THE PROBLEM: Look through the lines below, find those with the word "cntIn", and copy them.

[SUPPLIED ENTRIES — start]

What follows belongs to an exercise in optimizing a design on an open flow for small area; a production flow would make more cautious choices.
Only simulation tests tie the RTL to the original design; equivalence was not proved.
Power figures rest on the tool's default switching activity, not on a simulated workload.

===== standard.sh =====
#!/bin/bash
# synth_recipe.tcl (not shown) runs the flow's synth.tcl, then flattens the netlist and writes it again
# the make line also repeats each setting of config.mk as NAME=value (left out here)
make -C /OpenROAD-flow-scripts/flow DESIGN_CONFIG=/design/flow/config.mk WORK_HOME=/design/flow/orfs CLKGATE_MAP_FILE= SYNTH_SCRIPT=/design/flow/synth_recipe.tcl "${@:-finish}"

===== design.v =====
`default_nettype none
package tcpStreamPkg;
	typedef logic [7:0]  byteT;
	typedef logic [31:0] ipAddrT;
	typedef logic [15:0] portT;
	typedef logic [31:0] seqNumT;
	typedef logic [15:0] lenT;
	typedef enum logic [2:0] {
		stIdle,
		stMac,		 
		stEthHi,
		stEthLo,
		stIp,		 
		stTcp,		 
		stPayload
	} parseStateT;
endpackage
`default_nettype wire
`timescale 1ns/1ps
`default_nettype none
import tcpStreamPkg::*;
module frameParser (
	input  wire                  CLOCK,
	input  wire                  rst,
	input  wire                  newPkt,
	input  wire                  dataValid,
	input  wire tcpStreamPkg::byteT   data,
	input  wire tcpStreamPkg::ipAddrT srcIp,
	input  wire tcpStreamPkg::ipAddrT dstIp,
	input  wire tcpStreamPkg::portT   srcPort,
	input  wire tcpStreamPkg::portT   dstPort,
	output logic                 payValid,
	output logic                 payIdle,	 
	output tcpStreamPkg::byteT   payData,
	output logic                 payFirst,
	output logic                 segValid,	 
	output logic                 segIdle,	 
	output tcpStreamPkg::seqNumT segSeq,	 
	output logic                 segSyn,
	output tcpStreamPkg::lenT    segLen,
	output logic                 segMiss,	 
	input  wire tcpStreamPkg::seqNumT expSeq
);
	tcpStreamPkg::parseStateT state;
	logic [5:0] pos;		 
	logic [3:0] hdrWords;	 
	logic       firstFlag;
	tcpStreamPkg::lenT cnt;
	logic       take;
	logic       hdrEnd;
	logic       wordEnd;
	logic       lenLoad;
	logic       cmpOn;
	tcpStreamPkg::byteT   cmpByte;
	logic       cmpNe;
	tcpStreamPkg::lenT    cntIn;
	tcpStreamPkg::lenT    cntDec;
	assign take = dataValid && !newPkt;
	assign wordEnd = pos[1:0] == 2'b11;
	assign hdrEnd  = wordEnd && (pos[5:2] == hdrWords - 4'd1);
	assign cmpOn = (state == stIp && (pos[5:2] == 4'd3 || pos[5:2] == 4'd4)) ||
		(state == stTcp && pos[5:2] == 4'd0);
	logic [3:0]       grpSel;
	logic [3:0]       byteSel;
	logic [3:0][31:0] cmpWords;
	tcpStreamPkg::byteT cmpInner [4];
	assign grpSel[0] = state == stIp && pos[5:2] == 4'd3;
	assign grpSel[1] = state == stIp && pos[5:2] == 4'd4;
	assign grpSel[2] = state == stTcp && pos[5:2] == 4'd0;
	assign grpSel[3] = state == stTcp && pos[5:2] == 4'd1;
	assign cmpWords[0] = srcIp;
	assign cmpWords[1] = dstIp;
	assign cmpWords[2] = {srcPort, dstPort};
	assign cmpWords[3] = expSeq;
	always_comb begin
		for (int b = 0; b < 4; b++)
			byteSel[b] = pos[1:0] == 2'(b);
		cmpByte = '0;
		for (int g = 0; g < 4; g++) begin
			cmpInner[g] = '0;
			for (int b = 0; b < 4; b++)
				cmpInner[g] = cmpInner[g] | ({8{byteSel[b]}} & cmpWords[g][8*(3-b) +: 8]);
			cmpByte = cmpByte | ({8{grpSel[g]}} & cmpInner[g]);
		end
	end
	assign cmpNe = data != cmpByte;
	assign lenLoad = state == stIp && pos == 6'd3;
	assign cntIn   = lenLoad ? {cnt[15:8], data} : cnt;
	logic cntPay;
	logic cntBorrow;
	assign cntPay    = state == stPayload;
	assign cntBorrow = !cntPay || cntIn[1:0] == 2'd0;
	assign cntDec    = {cntIn[15:2] - {13'd0, cntBorrow}, cntIn[1:0] - {1'b0, cntPay}};
	always_ff @(posedge CLOCK) begin
		if (rst) begin
			state    <= stIdle;
			payValid <= 1'b0;
			payIdle  <= 1'b1;
			segValid <= 1'b0;
			segIdle  <= 1'b1;
		end else begin
			payValid <= 1'b0;
			payIdle  <= 1'b1;
			segValid <= 1'b0;
			segIdle  <= 1'b1;
			if (payValid) firstFlag <= 1'b0;	 
			if (newPkt) begin
				state <= stMac;
				pos   <= '0;
			end else if (dataValid) begin
				pos <= pos + 1'b1;
				case (state)
					stMac: begin
						if (pos == 6'd11) begin
							state <= stEthHi;
							pos   <= '0;
						end
					end
					stEthHi: begin
						pos <= '0;
						if (data == 8'h81) begin
							state <= stMac;	 
							pos   <= 6'd9;
						end else if (data == 8'h08)
							state <= stEthLo;
						else
							state <= stIdle;
					end
					stEthLo: begin
						pos   <= '0;
						state <= (data == 8'h00) ? stIp : stIdle;
					end
					stIp: begin
						if (hdrEnd) begin
							state <= stTcp;
							pos   <= '0;
						end
						if (pos == 6'd0 && data[3:0] < 4'd5)
							state <= stIdle;
						if (pos == 6'd9 && data != 8'd6)
							state <= stIdle;
						if (cmpOn && cmpNe)
							state <= stIdle;
					end
					stTcp: begin
						if (hdrEnd) begin
							segValid <= 1'b1;
							segIdle  <= 1'b0;
							if (cnt != 16'd4) begin	 
								state     <= stPayload;
								firstFlag <= 1'b1;
							end else
								state <= stIdle;
						end
						if (pos == 6'd12 && data[7:4] < 4'd5)
							state <= stIdle;
						if (cmpOn && cmpNe)
							state <= stIdle;
					end
					stPayload: begin
						payValid  <= 1'b1;
						payIdle   <= 1'b0;
						if (cnt == 16'd1) state <= stIdle;
					end
					default: ;
				endcase
			end
		end
	end
	always_ff @(posedge CLOCK) begin
		if (take) begin
			if (state == stIp && pos == 6'd0) hdrWords <= data[3:0];
			if (state == stTcp && pos == 6'd12) hdrWords <= data[7:4];
			if (state == stIp && pos == 6'd2) cnt[15:8] <= data;
			if (((state == stIp || state == stTcp) && wordEnd) || state == stPayload)
				cnt <= cntDec;
			if (state == stTcp && pos[5:2] == 4'd1) begin	 
				segSeq  <= {segSeq[23:0], data};
				segMiss <= (segMiss && pos[1:0] != 2'd0) || cmpNe;
			end
			if (state == stTcp && pos == 6'd13) segSyn <= data[1];
		end
		payData  <= data;
	end
	assign segLen   = cnt;
	assign payFirst = firstFlag;	 
endmodule
`default_nettype wire
`timescale 1ns/1ps
`default_nettype none
module payloadFifo (
	input  wire                CLOCK,
	input  wire                rst,
	input  wire                payValid,
	input  wire                payIdle,	 
	input  wire tcpStreamPkg::byteT payData,
	input  wire                payFirst,
	input  wire                outReady,
	output logic               outValid,
	output tcpStreamPkg::byteT outData,
	output logic               outFirst,
	output logic               dropped
);
	logic [63:0][8:0] mem;
	logic [6:0] wrPtr;
	logic [6:0] rdPtr;
	function automatic logic [6:0] nextPtr(input logic [6:0] p);
		logic fb;
		fb = p[5] ^ p[4] ^ (p[4:0] == 5'd0);
		nextPtr = {p[6] ^ (p[5:0] == 6'b100000), p[4:0], fb};
	endfunction
	logic sameSlot;
	logic full;
	logic doWrite;
	logic doRead;
	logic [63:0] wrSel;
	logic [8:0]  head;
	assign sameSlot = wrPtr[5:0] == rdPtr[5:0];
	assign full     = sameSlot && (wrPtr[6] != rdPtr[6]);
	assign outValid = !(sameSlot && (wrPtr[6] == rdPtr[6]));
	assign doWrite  = payValid && !full;
	assign doRead   = outValid && outReady;
	always_comb begin
		for (int i = 0; i < 64; i++) begin
			wrSel[i] = wrPtr[5:0] == 6'(i);
		end
	end
	logic [7:0] hiSel, loSel;
	logic [7:0][8:0] grp;
	always_comb begin
		for (int i = 0; i < 8; i++) begin
			hiSel[i] = rdPtr[5:3] == 3'(i);
			loSel[i] = rdPtr[2:0] == 3'(i);
		end
		for (int g = 0; g < 8; g++) begin
			grp[g] = '0;
			for (int j = 0; j < 8; j++)
				grp[g] = grp[g] | ({9{loSel[j]}} & mem[8*g+j]);
		end
		head = '0;
		for (int g = 0; g < 8; g++)
			head = head | ({9{hiSel[g]}} & grp[g]);
	end
	assign {outFirst, outData} = head;
	logic [63:0] rowWr;
	logic [63:0] rowKeep;
	always_comb begin
		for (int i = 0; i < 64; i++) begin
			rowWr[i]   = doWrite && wrSel[i];
			rowKeep[i] = payIdle || full || !wrSel[i];
		end
	end
	always_ff @(posedge CLOCK) begin
		for (int i = 0; i < 64; i++)
			mem[i] <= ({9{rowWr[i]}} & {payFirst, payData}) | ({9{rowKeep[i]}} & mem[i]);
	end
	always_ff @(posedge CLOCK) begin
		if (rst) begin
			wrPtr   <= '0;
			rdPtr   <= '0;
			dropped <= 1'b0;
		end else begin
			if (doWrite) wrPtr <= nextPtr(wrPtr);
			if (doRead)  rdPtr <= nextPtr(rdPtr);
			if (payValid && full)
				dropped <= 1'b1;
		end
	end
endmodule
`default_nettype wire
`timescale 1ns/1ps
`default_nettype none
module seqTracker (
	input  wire                 CLOCK,
	input  wire                 rst,
	input  wire                 segValid,
	input  wire                 segIdle,	 
	input  wire tcpStreamPkg::seqNumT segSeq,
	input  wire                 segSyn,
	input  wire tcpStreamPkg::lenT    segLen,
	input  wire                 segMiss,	 
	output tcpStreamPkg::seqNumT expSeq,	 
	output logic                gapped
);
	logic   synSeen;
	always_ff @(posedge CLOCK) begin
		expSeq <= ({32{segValid}} & (segSeq + (segSyn ? 32'd1 : {16'd0, segLen}))) |
			({32{segIdle}} & expSeq);
	end
	always_ff @(posedge CLOCK) begin
		if (rst) begin
			synSeen <= 1'b0;
			gapped  <= 1'b0;
		end else if (segValid) begin
			if (segSyn) begin
				synSeen <= 1'b1;
				gapped  <= 1'b0;
			end else begin
				gapped <= synSeen && segMiss;
			end
		end
	end
endmodule
`default_nettype wire
`timescale 1ns/1ps
`default_nettype none
module tcpStream #(
	parameter int fifoDepth = 64
) (
	input  wire                  CLOCK,
	input  wire                  rst,
	input  wire                  newPkt,
	input  wire                  dataValid,
	input  wire tcpStreamPkg::byteT   data,
	input  wire tcpStreamPkg::ipAddrT srcIp,
	input  wire tcpStreamPkg::portT   srcPort,
	input  wire tcpStreamPkg::ipAddrT dstIp,
	input  wire tcpStreamPkg::portT   dstPort,
	input  wire                  outReady,
	output logic                 outValid,
	output tcpStreamPkg::byteT   outData,
	output logic                 outFirst,
	output logic                 dropped,
	output logic                 gapped
);
	logic   payValid;
	logic   payIdle;
	tcpStreamPkg::byteT   payData;
	logic   payFirst;
	logic   segValid;
	logic   segIdle;
	tcpStreamPkg::seqNumT segSeq;
	logic   segSyn;
	tcpStreamPkg::lenT    segLen;
	logic   segMiss;
	tcpStreamPkg::seqNumT expSeq;
	frameParser frameParser_i (
		.CLOCK(CLOCK), .rst(rst),
		.newPkt(newPkt), .dataValid(dataValid), .data(data),
		.srcIp(srcIp), .dstIp(dstIp), .srcPort(srcPort), .dstPort(dstPort),
		.payValid(payValid), .payIdle(payIdle), .payData(payData), .payFirst(payFirst),
		.segValid(segValid), .segIdle(segIdle), .segSeq(segSeq), .segSyn(segSyn), .segLen(segLen),
		.segMiss(segMiss), .expSeq(expSeq)
	);
	payloadFifo payloadFifo_i (
		.CLOCK(CLOCK), .rst(rst),
		.payValid(payValid), .payIdle(payIdle), .payData(payData), .payFirst(payFirst),
		.outReady(outReady), .outValid(outValid), .outData(outData),
		.outFirst(outFirst), .dropped(dropped)
	);
	seqTracker seqTracker_i (
		.CLOCK(CLOCK), .rst(rst),
		.segValid(segValid), .segIdle(segIdle), .segSeq(segSeq), .segSyn(segSyn), .segLen(segLen),
		.segMiss(segMiss), .expSeq(expSeq), .gapped(gapped)
	);
endmodule
`default_nettype wire

===== constraint.sdc =====
create_clock -name core_clock -period 6.0 [get_ports {CLOCK}]
set_input_delay 1.2000 -clock core_clock [delete_from_list [all_inputs] [get_ports {CLOCK}]]
set_output_delay 1.2000 -clock core_clock [all_outputs]
set_load 0.01 [all_outputs]

===== flow/run.sh =====
#!/bin/bash
set -o pipefail
export BUFFER_PORTS_ARGS="-buffer_cell sky130_fd_sc_hd__buf_1"
export CTS_ARGS="-sink_clustering_enable -repair_clock_nets -dont_use_dummy_load -buf_list sky130_fd_sc_hd__clkbuf_4 -sink_clustering_size 10 -sink_clustering_max_diameter 40"
bash standard.sh > standard.log 2>&1

===== config.mk =====
export PLATFORM = sky130hd
export DESIGN_NAME = tcpStream
export DESIGN_NICKNAME = tcpStream
export VERILOG_FILES = /design/flow/design.v
export SDC_FILE = /design/flow/constraint.sdc
export NUM_CORES = 4
export LEC_CHECK = 0
export CAP_MARGIN = 10
export CORE_MARGIN = 2
export CORE_UTILIZATION = 55
export PLACE_DENSITY = 0.7
export SLEW_MARGIN = 10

[SUPPLIED ENTRIES — finish]

EXERCISE SOLUTION:
	tcpStreamPkg::lenT    cntIn;
	assign cntIn   = lenLoad ? {cnt[15:8], data} : cnt;
	assign cntBorrow = !cntPay || cntIn[1:0] == 2'd0;
	assign cntDec    = {cntIn[15:2] - {13'd0, cntBorrow}, cntIn[1:0] - {1'b0, cntPay}};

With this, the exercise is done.